Pain is always a personal experience that is influenced to varying degrees by biological, psychological, and social factors.
- Pain and nociception are different phenomena. Pain cannot be inferred solely from activity in sensory neurons.
- Through their life experiences, individuals learn the concept of pain.
- A person’s report of an experience as pain should be respected.
- Although pain usually serves an adaptive role, it may have adverse effects on function and social and psychological well-being.
- Verbal description is only one of several behaviours to express pain.
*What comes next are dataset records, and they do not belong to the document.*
### src/design/mem_map_pkg.sv
`default_nettype none

package mem_map_pkg;

  ////////////////////////////////////////////////////////////
  // Bus widths of the native iomem interface
  ////////////////////////////////////////////////////////////

  localparam int ADDR_W = 32;
  localparam int DATA_W = 32;
  localparam int STRB_W = DATA_W / 8;

  typedef logic [ADDR_W-1:0] addr_t;
  typedef logic [DATA_W-1:0] data_t;
  typedef logic [STRB_W-1:0] strb_t;

  ////////////////////////////////////////////////////////////
  // Address map
  ////////////////////////////////////////////////////////////

  // Main RAM region, base plus offset mask
  localparam addr_t RAM_BASE      = 32'h4000_0000;
  localparam addr_t RAM_MASK      = 32'h000F_FFFF;

  // Cycle timer, two read-only words
  localparam addr_t TIMER_LO_ADDR = 32'h3000_0000;
  localparam addr_t TIMER_HI_ADDR = 32'h3000_0004;

  // Lowest address bit of the word index
  localparam int WORD_LSB = 2;

endpackage

`default_nettype wire

### src/design/platform_pkg.sv
`default_nettype none

package platform_pkg;

  // RAM geometry, kept small for simulation
  localparam int RAM_DEPTH = 1024;
  localparam int RAM_IDX_W = $clog2(RAM_DEPTH);
  typedef logic [RAM_IDX_W-1:0] ram_idx_t;

  // Emulated external memory latency
  localparam int RAM_DELAY = 16;
  localparam int DLY_CNT_W = $clog2(RAM_DELAY);
  typedef logic [DLY_CNT_W-1:0] dly_cnt_t;

  // Free-running cycle count
  typedef logic [63:0] timer_t;

  // UART bit timing, oversampled
  localparam int CLKS_PER_BIT = 16;
  localparam int BAUD_CNT_W = $clog2(CLKS_PER_BIT);
  typedef logic [BAUD_CNT_W-1:0] baud_cnt_t;
  typedef logic [7:0] byte_t;
  typedef enum logic [1:0] {RX_IDLE, RX_START, RX_DATA, RX_STOP} rx_state_e;

  // Loader protocol, magic byte then 16-bit word count
  localparam byte_t LOAD_MAGIC = 8'hA5;
  typedef logic [15:0] word_cnt_t;
  typedef enum logic [2:0] {
    LD_IDLE, LD_COUNT_LO, LD_COUNT_HI, LD_DATA, LD_DONE
  } loader_state_e;

endpackage

`default_nettype wire

### src/design/ram_port_if.sv
`timescale 1ns/10ps
`default_nettype none

interface ram_port_if;
  import mem_map_pkg::*;
  import platform_pkg::*;

  // One-cycle access strobe
  logic     en;
  // Nonzero means write, zero means read
  strb_t    wstrb;
  ram_idx_t idx;
  data_t    wdata;
  // Read data, valid the cycle after a read and held
  data_t    rdata;

  // Side that issues accesses
  modport requester (
    output en,
    output wstrb,
    output idx,
    output wdata,
    input  rdata
  );

  // Side that holds the array
  modport memory (
    input  en,
    input  wstrb,
    input  idx,
    input  wdata,
    output rdata
  );

endinterface

`default_nettype wire

### src/design/prog_loader.sv
`timescale 1ns/10ps
`default_nettype none

module prog_loader (
  input  logic          clk_i,
  input  logic          rst_n,
  input  logic          prog_rx_i,
  output logic          prog_mode_o,
  output logic          sys_rst_n_o,
  ram_port_if.requester wr
);
  import mem_map_pkg::*;
  import platform_pkg::*;

  logic          rx_meta_q;
  logic          rx_sync_q;
  rx_state_e     rx_state_q;
  baud_cnt_t     baud_cnt_q;
  logic [2:0]    bit_idx_q;
  byte_t         rx_shift_q;
  logic          rx_valid_q;
  logic          baud_mid;
  logic          baud_end;
  loader_state_e ld_state_q;
  word_cnt_t     word_total_q;
  word_cnt_t     word_num_q;
  logic [1:0]    byte_num_q;
  data_t         word_q;
  logic          wr_en_q;
  logic          prog_mode_q;
  logic          last_word;

  ////////////////////////////////////////////////////////////
  // UART receiver
  ////////////////////////////////////////////////////////////

  // Two-flop synchronizer, idle line is high
  always_ff @(posedge clk_i) begin
    if (!rst_n) begin
      rx_meta_q <= 1'b1;
      rx_sync_q <= 1'b1;
    end else begin
      rx_meta_q <= prog_rx_i;
      rx_sync_q <= rx_meta_q;
    end
  end

  assign baud_mid = (baud_cnt_q == baud_cnt_t'(CLKS_PER_BIT / 2 - 1));
  assign baud_end = (baud_cnt_q == baud_cnt_t'(CLKS_PER_BIT - 1));

  always_ff @(posedge clk_i) begin
    if (!rst_n) begin
      rx_state_q <= RX_IDLE;
      baud_cnt_q <= '0;
      bit_idx_q  <= '0;
      rx_valid_q <= 1'b0;
    end else begin
      rx_valid_q <= 1'b0;
      baud_cnt_q <= baud_cnt_q + 1'b1;
      case (rx_state_q)
        RX_IDLE: begin
          baud_cnt_q <= '0;
          if (!rx_sync_q) begin
            rx_state_q <= RX_START;
          end
        end
        // Recheck start at mid-bit, a glitch goes back to idle
        RX_START: begin
          if (baud_mid) begin
            baud_cnt_q <= '0;
            bit_idx_q  <= '0;
            rx_state_q <= rx_sync_q ? RX_IDLE : RX_DATA;
          end
        end
        RX_DATA: begin
          if (baud_end) begin
            baud_cnt_q <= '0;
            bit_idx_q  <= bit_idx_q + 1'b1;
            if (bit_idx_q == 3'd7) begin
              rx_state_q <= RX_STOP;
            end
          end
        end
        // Byte counts only with a good stop bit
        RX_STOP: begin
          if (baud_end) begin
            rx_valid_q <= rx_sync_q;
            rx_state_q <= RX_IDLE;
          end
        end
        default: rx_state_q <= RX_IDLE;
      endcase
    end
  end

  // LSB first into the top of the shifter
  always_ff @(posedge clk_i) begin
    if (rx_state_q == RX_DATA && baud_end) begin
      rx_shift_q <= {rx_sync_q, rx_shift_q[7:1]};
    end
  end

  ////////////////////////////////////////////////////////////
  // Programming FSM
  ////////////////////////////////////////////////////////////

  assign last_word = (word_num_q == word_total_q - 1'b1);

  always_ff @(posedge clk_i) begin
    if (!rst_n) begin
      ld_state_q  <= LD_IDLE;
      prog_mode_q <= 1'b0;
      wr_en_q     <= 1'b0;
      word_num_q  <= '0;
      byte_num_q  <= '0;
    end else begin
      wr_en_q <= 1'b0;
      // Index moves on after each write
      if (wr_en_q) begin
        word_num_q <= word_num_q + 1'b1;
      end
      case (ld_state_q)
        LD_IDLE: begin
          if (rx_valid_q && rx_shift_q == LOAD_MAGIC) begin
            prog_mode_q <= 1'b1;
            word_num_q  <= '0;
            byte_num_q  <= '0;
            ld_state_q  <= LD_COUNT_LO;
          end
        end
        LD_COUNT_LO: begin
          if (rx_valid_q) begin
            ld_state_q <= LD_COUNT_HI;
          end
        end
        // Empty image ends at once
        LD_COUNT_HI: begin
          if (rx_valid_q) begin
            ld_state_q <= ({rx_shift_q, word_total_q[7:0]} == '0) ? LD_DONE : LD_DATA;
          end
        end
        LD_DATA: begin
          if (rx_valid_q) begin
            byte_num_q <= byte_num_q + 1'b1;
            if (byte_num_q == 2'd3) begin
              wr_en_q <= 1'b1;
              if (last_word) begin
                ld_state_q <= LD_DONE;
              end
            end
          end
        end
        // Last write is on the bus this cycle
        LD_DONE: begin
          prog_mode_q <= 1'b0;
          ld_state_q  <= LD_IDLE;
        end
        default: ld_state_q <= LD_IDLE;
      endcase
    end
  end

  // Count and little-endian word assembly
  always_ff @(posedge clk_i) begin
    if (rx_valid_q) begin
      if (ld_state_q == LD_COUNT_LO) begin
        word_total_q[7:0] <= rx_shift_q;
      end
      if (ld_state_q == LD_COUNT_HI) begin
        word_total_q[15:8] <= rx_shift_q;
      end
      if (ld_state_q == LD_DATA) begin
        word_q <= {rx_shift_q, word_q[31:8]};
      end
    end
  end

  // Full-word writes at sequential indices
  assign wr.en    = wr_en_q;
  assign wr.wstrb = '1;
  assign wr.idx   = word_num_q[RAM_IDX_W-1:0];
  assign wr.wdata = word_q;

  assign prog_mode_o = prog_mode_q;
  // System held in reset while loading
  assign sys_rst_n_o = rst_n & ~prog_mode_q;

endmodule

`default_nettype wire

### src/flat_wrapper.sv
// flat-port wrapper written by rule: the top's interface ports become plain ports
module prog_loader_flat import mem_map_pkg::*; import platform_pkg::*;
  (clk_i, rst_n, prog_rx_i, prog_mode_o, sys_rst_n_o, wr_en, wr_wstrb, wr_idx, wr_wdata, wr_rdata);
  ram_port_if wr_i ();
  input  logic clk_i;
  input  logic rst_n;
  input  logic prog_rx_i;
  output logic prog_mode_o;
  output logic sys_rst_n_o;
  output wire logic [$bits(wr_i.en)-1:0] wr_en;
  output wire logic [$bits(wr_i.wstrb)-1:0] wr_wstrb;
  output wire logic [$bits(wr_i.idx)-1:0] wr_idx;
  output wire logic [$bits(wr_i.wdata)-1:0] wr_wdata;
  input wire logic [$bits(wr_i.rdata)-1:0] wr_rdata;
  assign wr_en = wr_i.en;
  assign wr_wstrb = wr_i.wstrb;
  assign wr_idx = wr_i.idx;
  assign wr_wdata = wr_i.wdata;
  assign wr_i.rdata = wr_rdata;
  prog_loader u_core (.clk_i(clk_i), .rst_n(rst_n), .prog_rx_i(prog_rx_i), .prog_mode_o(prog_mode_o), .sys_rst_n_o(sys_rst_n_o), .wr(wr_i));
endmodule
### config.mk
export PLATFORM = sky130hd
export DESIGN_NAME = prog_loader_flat
export DESIGN_NICKNAME = d
export VERILOG_FILES = /design/src/design/mem_map_pkg.sv /design/src/design/platform_pkg.sv /design/src/design/ram_port_if.sv /design/src/design/prog_loader.sv /design/src/flat_wrapper.sv
export SDC_FILE = /design/constraint.sdc
export NUM_CORES = 1
export LEC_CHECK = 0
export BUFFER_PORTS_ARGS = -buffer_cell sky130_fd_sc_hd__buf_2
export CORE_MARGIN = 2
export CORE_UTILIZATION = 50
export DETAILED_ROUTE_END_ITERATION = 16
export HOLD_SLACK_MARGIN = 0.03
export PLACE_DENSITY_LB_ADDON = 0.08
export REMOVE_ABC_BUFFERS = 1
export SLEW_MARGIN = 20
export SYNTH_ARGS = -nofsm -noshare
export SYNTH_HDL_FRONTEND = slang
export SYNTH_SLANG_ARGS = --single-unit
### constraint.sdc
create_clock -name clk_i -period 4.11 [get_ports clk_i]
set_clock_uncertainty 0.15 [all_clocks]
set_input_delay 0.411 -clock clk_i [delete_from_list [all_inputs] [get_ports clk_i]]
set_output_delay 0.411 -clock clk_i [all_outputs]
set_load 0.01 [all_outputs]
==> impl_metrics.env, run 1 <==
export IMPL_status="finished, final reports clean"
export IMPL_path_class="flip-flop to flip-flop"
export IMPL_drv_cap=0
export IMPL_viasPerCell=5.41
export IMPL_grt_usage=0.172
export IMPL_final_nets=424
export IMPL_wl_per_cell_um=14.6
export IMPL_peakVddDrop_mv=0.220
export IMPL_fin_crit_ns=3.03
export IMPL_finalPower_mw=1.54
export IMPL_cts_hold_buf=0
export IMPL_worst_slew_margin_rel=0.467
export IMPL_core_sq_mm=0.00777
export IMPL_syn_inst=347
export IMPL_row_count=32
export IMPL_root_buffer="clkbuf_8"
export IMPL_syn_avg_cell_area_sq_um=11.6
export IMPL_clkLatencyLatePin_ns=0.36
export IMPL_postRouteAntennaNets=0
export IMPL_drive_gt1_frac=0.207
export IMPL_antenna_found_initial=0
export IMPL_die_h_um=93.9
export IMPL_grt_max_degree=33
export IMPL_dp_cells=473
export IMPL_max_freq_ghz=0.330
export IMPL_gr_total_overflow=0
export IMPL_path_clk_slew_ns=0.09
export IMPL_numCtsBuffers=9
export IMPL_yosysSeqAreaShare=0.590
export IMPL_final_cell_area_sq_mm=0.00445
export IMPL_port_buffers=47
export IMPL_cts_sinks=91
export IMPL_syn_area_sq_mm=0.00404
export IMPL_start_util=0.520
export IMPL_num_vias=2645
export IMPL_cts_path_max_buffers=2
export IMPL_gp_congestion=0.794
export IMPL_pin_count=84
export IMPL_rsz0062_at_grt="no"
export IMPL_endpoint_kind="flip-flop"
export IMPL_drtPass1Iterations=5
export IMPL_die_area_sq_mm=0.00881
export IMPL_syn_to_final_growth_pct=10.3
export IMPL_fin_tns_setup_ns=0
export IMPL_grt_pass1_vias=2411
export IMPL_async_flop_share=0
export IMPL_grt_pass1_wl_mm=11.6
export IMPL_finalCritPeriodShare=0.738
export IMPL_dr_first_iter_drc_count=139
export IMPL_slew_viol_final=0
export IMPL_hold_class="primary input to flip-flop"
export IMPL_yosys_most_used_dff="edfxtp_1"
export IMPL_dpl_worst_slack_ns=1.13
export IMPL_postCtsSetupBuffers=0
export IMPL_remaining_drc_errors=0
export IMPL_ctsResizeCount=0
export IMPL_p_leak_nw=1.61
export IMPL_totalWireLength_mm=7.15
export IMPL_htree_levels=3
export IMPL_synth_edff_count=56
export IMPL_setup_viol=0
export IMPL_cp_arrival_ns=3.14
export IMPL_startpoint_type="flip-flop"
export IMPL_cts_tree="done"
export IMPL_final_cell_count_no_fill=489
export IMPL_required_ns=4.21
export IMPL_crit_fanout=9
export IMPL_place_area_sq_mm=0.00426
export IMPL_finalHoldViolCount=0
export IMPL_synth_seq_cells=91
export IMPL_fin_ws_ns=1.08
export IMPL_n_antenna_cell=0
export IMPL_cellPowerDensity_mw_per_mm2=347
export IMPL_synthDistinctLibCells=52
export IMPL_yosys_warnings=0
export IMPL_worstMarginPinSlew_ns=0.794
export IMPL_hpwl_mm=5.02
export IMPL_die_width_um=93.9
state kept, by name, summed over array words and instances (netlist names), named ones only:
name                 flops
u_core.wr.wdata         32
u_core.word_num_q       16
u_core.word_total_q     16
u_core.rx_shift_q        8
u_core.baud_cnt_q        4
u_core.bit_idx_q         3
u_core.ld_state_q        3
u_core.byte_num_q        2
u_core.prog_mode_o       1
u_core.rx_meta_q         1
u_core.rx_state_q        1
u_core.rx_sync_q         1
u_core.rx_valid_q        1
u_core.wr.en             1
metrics by stage:
stage	util	hold WS [ns]
after floorplan	-	0.236
after global placement	0.548	0.242
after detailed placement	0.548	0.242
after CTS	0.572	0.0658
after global routing	0.573	0.0964
final	0.573	0.0837
critical path, stage by stage (launching register included):
cell	delay, ns
edfxtp_1	0.48
inv_1	0.13
ha_1	0.26
nor3b_2	0.53
a21oi_1	0.14
nor4_1	0.33
o2111ai_1	0.16
or4_4	0.47
o31a_1	0.29
report_power, final:
| part | internal, mW | total (mW) | leakage [nW] | switching (mW) |
|---|---|---|---|---|
| Clock | 0.231 | 0.571 | 0.0901 | 0.340 |
| Combinational | 0.00431 | 0.0130 | 0.731 | 0.00867 |
| Sequential | 0.958 | 0.960 | 0.785 | 0.00175 |
| Total | 1.19 | 1.54 | 1.61 | 0.350 |
per-layer routing:
metal / vias to the layer above / global-route usage / routed length, um
li1: 1311 / - / -
met1: 1259 / 0.232 / 3360
met2: 63 / 0.267 / 3340
met3: 12 / 0.0353 / 309
met4: 0 / 0.0797 / 142
met5: - / 0 / 0
layout make-up:
| class | count | area [sq um] |
|---|---|---|
| well taps | 102 | 128 |
| fillers | 676 | 3310 |
| clock buffers | 9 | 124 |
| multi-input cells | 222 | 1480 |
| inverters | 10 | 37.5 |
| flip-flops and latches | 91 | 2380 |
| repair buffers | 48 | 243 |
| clock inverters | 7 | 60.1 |
cells by family (layout without fill, tap and decap cells):
| kind of cell | Yosys count | in the layout | share of synthesized area |
|---|---|---|---|
| buffers and inverters | 37 | 74 | 0.0499 |
| AOI/OAI and AO/OA | 52 | 52 | 0.0920 |
| adders and majority gates | 7 | 7 | 0.0217 |
| DFF | 91 | 91 | 0.590 |
| and+or+nand+nor | 122 | 122 | 0.164 |
| muxes | 3 | 3 | 0.00744 |
| xor gates and xnor gates | 34 | 34 | 0.0738 |
| other | 1 | 4 | 0.000929 |
cells in the mapped netlist, types with 4 or more instances:
cell type | count | share of area
ha_1 | 7 | 0.022
a21boi_0 | 4 | 0.0074
nand2b_1 | 4 | 0.0062
nor2_1 | 31 | 0.029
buf_4 | 14 | 0.026
nand2_1 | 18 | 0.017
nor4_1 | 5 | 0.0077
o21ai_0 | 8 | 0.0099
xnor2_1 | 17 | 0.037
nor3b_1 | 4 | 0.0074
xor2_1 | 17 | 0.037
clkbuf_1 | 10 | 0.0093
and3_1 | 9 | 0.014
a21oi_1 | 8 | 0.0099
nor3_1 | 6 | 0.0074
inv_1 | 10 | 0.0093
nand4_1 | 6 | 0.0093
o21a_1 | 4 | 0.0074
edfxtp_1 | 56 | 0.42
nand3_1 | 18 | 0.022
dfxtp_1 | 35 | 0.17
and2_1 | 4 | 0.0062
o221a_2 | 4 | 0.011
nor2b_1 | 4 | 0.0062
cells in the final DEF, fill, tap and decap left out, types with 4 or more instances in the layout:
master    count
edfxtp_1     56
buf_2        47
dfxtp_1      35
nor2_1       31
nand2_1      18
nand3_1      18
xor2_1       17
xnor2_1      17
inv_1        10
and3_1        9
clkbuf_8      9
a21oi_1       8
o21ai_0       8
ha_1          7
nand4_1       6
nor3_1        5
nor4_1        5
nor2b_1       4
and2_1        4
o21a_1        4
o221a_2       4
a21boi_0      4
nand2b_1      4
conb_1        4
path summary, 6_finish.rpt:
kind	from	to	slack [ns]	depth (start not counted)
min reg2reg	u_core.rx_meta_q	u_core.rx_sync_q	0.26	1
max	u_core.word_total_q[0]	u_core.ld_state_q[1]	1.08	8
max reg2reg	u_core.word_total_q[0]	u_core.ld_state_q[1]	1.08	8
min	prog_rx_i	u_core.rx_meta_q	0.08	2
(Power assumes the default switching activity.)
==> run 2, diff against run 1 <==
- clock period: 4.11 -> 3 ns (I/O delays scaled with it)
==> impl_metrics.env, run 2 (synthesis gave the netlist of run 1 again) <==
export IMPL_layout_commonest_cell="edfxtp_1"
export IMPL_grt_max_degree=33
export IMPL_gp_congestion=0.828
export IMPL_finalHoldViolCount=0
export IMPL_gr_total_overflow=0
export IMPL_endpoint_kind="flip-flop"
export IMPL_path_clk_slew_ns=0.09
export IMPL_p_seq_frac=0.618
export IMPL_fin_crit_ns=2.82
export IMPL_cp_top_family="simple AND/OR/NAND/NOR gates"
export IMPL_grt_pass1_vias=2589
export IMPL_netSwitchingFraction=0.227
export IMPL_start_util=0.520
export IMPL_min_path_cells=2
export IMPL_worst_slew_margin_rel=0.508
export IMPL_cp_startpoint="u_core.word_total_q[1]"
export IMPL_die_h_um=93.9
export IMPL_cts_sinks=91
export IMPL_n_antenna_cell=0
export IMPL_dr_first_iter_drc_count=122
export IMPL_combPwrFrac=0.009
export IMPL_postCtsSetupBuffers=0
export IMPL_drtPass1Iterations=4
export IMPL_place_area_sq_mm=0.00437
export IMPL_status="finished, final reports clean"
export IMPL_critical_path_buf_inv_count=1
export IMPL_num_vias=2682
export IMPL_postRouteAntennaNets=0
export IMPL_cts_path_max_buffers=2
export IMPL_syn_to_final_growth_pct=13.3
export IMPL_drv_cap=0
export IMPL_root_buffer="clkbuf_8"
export IMPL_clockPowerShare=0.373
export IMPL_timing_hold_ws_ns=0.131
export IMPL_drive_gt1_frac=0.228
export IMPL_viasPerCell=5.31
export IMPL_grt_pass1_wl_mm=12.5
export IMPL_path_class="flip-flop to flip-flop"
export IMPL_fin_util=0.589
export IMPL_row_count=32
export IMPL_numCtsBuffers=9
export IMPL_worst_r2r_cell_count=8
export IMPL_antenna_found_initial=0
export IMPL_dpl_worst_slack_ns=0.0805
export IMPL_cellPowerDensity_mw_per_mm2=466
export IMPL_clkLatencyLatePin_ns=0.36
export IMPL_setup_viol=0
export IMPL_port_buffers=47
export IMPL_p_int_mw=1.64
export IMPL_fin_tns_setup_ns=0
export IMPL_cp_slowest_cell="or4_4"
export IMPL_worstMarginPinSlew_ns=0.731
export IMPL_crit_cells=8
export IMPL_die_area_sq_mm=0.00881
export IMPL_slowest_delay_ns=0.48
export IMPL_power_switching_mw=0.484
export IMPL_startpoint_type="flip-flop"
export IMPL_grt_usage=0.184
export IMPL_dp_cells=488
export IMPL_cts_tree="done"
export IMPL_htree_levels=3
export IMPL_finalCritPeriodShare=0.941
export IMPL_required_ns=3.11
export IMPL_holdCritStartpoint="rst_n"
export IMPL_hold_class="primary input to flip-flop"
export IMPL_final_nets=440
export IMPL_totalWireLength_mm=7.41
export IMPL_largest_register_ffs=32
export IMPL_die_width_um=93.9
export IMPL_core_sq_mm=0.00777
export IMPL_max_freq_ghz=0.354
export IMPL_p_leak_nw=1.70
export IMPL_wl_per_cell_um=14.7
export IMPL_cp_cell_sequence="inv_1, ha_1, nor3b_4, a21oi_1, nor4_1, o2111ai_1, or4_4, o31a_1"
export IMPL_rrSetupSlack_ns=0.18
export IMPL_pin_count=84
export IMPL_fin_ws_ns=0.176
export IMPL_peakVddDrop_mv=0.260
export IMPL_cp_arrival_ns=2.93
export IMPL_crit_fanout=9
export IMPL_fillers=677
export IMPL_r2r_start="u_core.word_total_q[1]"
export IMPL_remaining_drc_errors=0
export IMPL_finalPower_mw=2.13
export IMPL_rsz0062_at_grt="no"
export IMPL_slew_viol_final=0
export IMPL_final_cell_mix="edfxtp_1, buf_2, dfxtp_1, nor2_1"
export IMPL_final_cell_count_no_fill=505
export IMPL_final_cell_area_sq_mm=0.00457
export IMPL_hpwl_mm=5.21
==> run 2: worst paths after layout <==
kind                                        endpoint
worst max register to register  u_core.ld_state_q[1]
worst min-delay path                u_core.rx_meta_q
worst max-delay path            u_core.ld_state_q[1]
worst min register to register      u_core.rx_sync_q
==> run 2: power by group through the flow <==
stage	Combinational (mW)	Sequential [mW]	Clock, mW
2_1_floorplan	0.0108	1.34	0
3_3_place_gp	0.0184	1.34	0
3_5_place_dp	0.0187	1.34	0
4_1_cts	0.0198	1.32	0.822
5_1_grt	0.0222	1.32	0.869
6_report	0.0197	1.32	0.794
==> run 2: cell type report <==
cell class | count | area (sq um) | area share
inverters | 10 | 37.5 | 0.00821
clock inverters | 7 | 65.1 | 0.0142
clock buffers | 9 | 124 | 0.0271
multi-input cells | 222 | 1470 | 0.322
flip-flops and latches | 91 | 2380 | 0.521
well taps | 102 | 128 | 0.0279
repair buffers | 64 | 365 | 0.0799
==> run 2: timing repair <==
item,in CTS,in global routing
hold endpoints to repair,1,0
setup endpoints to repair,0,2
hold buffers,1,0
resized for setup,0,1
==> run 2: metal layers <==
layer	share of wire	vias to the layer above	global-route usage
met1	0.49	1269	0.252
li1	-	1345	-
met3	0.036	12	0.0385
met4	0.017	0	0.0713
met2	0.46	56	0.287
met5	0	-	0
==> run 2: worst register-to-register path, stage by stage, from the launching register on <==
cell       delay (ns)
edfxtp_1         0.46
inv_1            0.12
ha_1             0.18
nor3b_4          0.42
a21oi_1          0.14
nor4_1           0.33
o2111ai_1        0.17
or4_4            0.48
o31a_1           0.29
Inability to communicate does not negate the possibility that a human or a non-human animal
- experiences pain.
The different pain types
There are six widely accepted pain types, of which neuropathic pain (NeP) is one of the most common types – especially among patients 50-years and older.3,4,5
The IASP defines NeP as ‘pain caused by a lesion or disease of the somatosensory nervous system'. NeP affects between 7%-10% of the global population.3,4
Other pain types include:4
- Nociceptive pain (due to actual tissue injuries such as burns, bruises, or sprains)
- Musculoskeletal (eg back or myofascial pain)
- Inflammatory (caused by autoimmune disorders eg rheumatoid arthritis or infections)
- Psychogenic (caused by psychologic factors such as headaches or abdominal pain caused by emotional, psychological, or behavioural factors)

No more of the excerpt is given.